As an example of how useful it is, I recruited someone to my company entirely through Twitter earlier this year. This probably saved me thousands of pounds in recruitment agency fees. But that's just one example among many. If you're reading this blog, it's quite likely that you're doing so because you saw me Tweet about it.

One of the great things about Twitter has been that you get to decide which bits of the huge amounts of activity you see. You can follow people if you find them interesting, and ignore them if you don't. You can monitor tweets containing certain key words that you find interesting. It's really a wonderfully ingenious way of filtering gargantuan amounts of information so that you only see what you want to see.

However, there is now a disturbing development, which is that Twitter are inserting "promoted tweets" into places where they are not wanted. This is a real threat to that model. Now, in addition to the things I have chosen to see, my Twitter experience is spammed by completely irrelevant and unwanted Tweets that someone has paid to have inserted into my searches. Some Twitter users are also having them inserted directly into their timelines, which seems even more intrusive.

According to Twitter, promoted tweets are supposed to be relevant to particular searches. Well, sorry, but I had a promoted tweet advertising wrapping paper in a search for "medical writing". If they really were relevant, perhaps it wouldn't be so bad. Twitter also claim that promoted Tweets can be deleted with a single click. Perhaps they can on the Twitter web interface, but like millions of other Twitter users, I use the TweetDeck interface (which is owned by Twitter), which does not allow promoted Tweets to be removed in any way. They just sit there, staring at me, no matter how many times I try to block them. I have occasionally managed to get rid of one or two after repeatedly blocking and reporting as spam, but then they come back again, zombie-like, the next time I open Tweetdeck.

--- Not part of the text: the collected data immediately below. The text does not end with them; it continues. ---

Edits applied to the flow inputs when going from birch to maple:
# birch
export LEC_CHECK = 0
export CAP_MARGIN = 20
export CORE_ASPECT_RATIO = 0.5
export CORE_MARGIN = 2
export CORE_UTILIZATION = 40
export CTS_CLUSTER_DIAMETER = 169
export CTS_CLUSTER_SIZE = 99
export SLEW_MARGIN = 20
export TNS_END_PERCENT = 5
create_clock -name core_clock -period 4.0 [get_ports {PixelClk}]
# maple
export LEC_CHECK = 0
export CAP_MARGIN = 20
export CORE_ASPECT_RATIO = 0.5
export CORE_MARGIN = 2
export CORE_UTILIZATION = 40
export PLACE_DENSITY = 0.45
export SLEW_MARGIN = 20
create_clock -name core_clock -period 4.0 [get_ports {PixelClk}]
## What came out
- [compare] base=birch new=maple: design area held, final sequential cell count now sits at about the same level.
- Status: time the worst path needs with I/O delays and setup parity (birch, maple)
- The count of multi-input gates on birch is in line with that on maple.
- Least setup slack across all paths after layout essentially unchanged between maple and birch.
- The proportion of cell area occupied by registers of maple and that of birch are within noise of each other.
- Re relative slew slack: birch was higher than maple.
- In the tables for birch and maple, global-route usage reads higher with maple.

Sorry, Twitter, this really isn't on. Promoted Tweets are far too intrusive. Now, I realise that Twitter needs to find a way of making money somehow. But surely there are ways of doing so that don't degrade the user experience so badly? I can't help thinking that there must be scope to use the freemium model, ie that Twitter is free to the majority of users, but there is an option of having premium added-value services to users who don't mind paying a fee. This appears to be working well for companies such as LinkedIn or Skype, and I don't see why it shouldn't work for Twitter with a bit of imagination.

But Twitter really need to come at this problem with a bit more imagination. Spamming our Twitter timelines is not going to lead to a successful business model.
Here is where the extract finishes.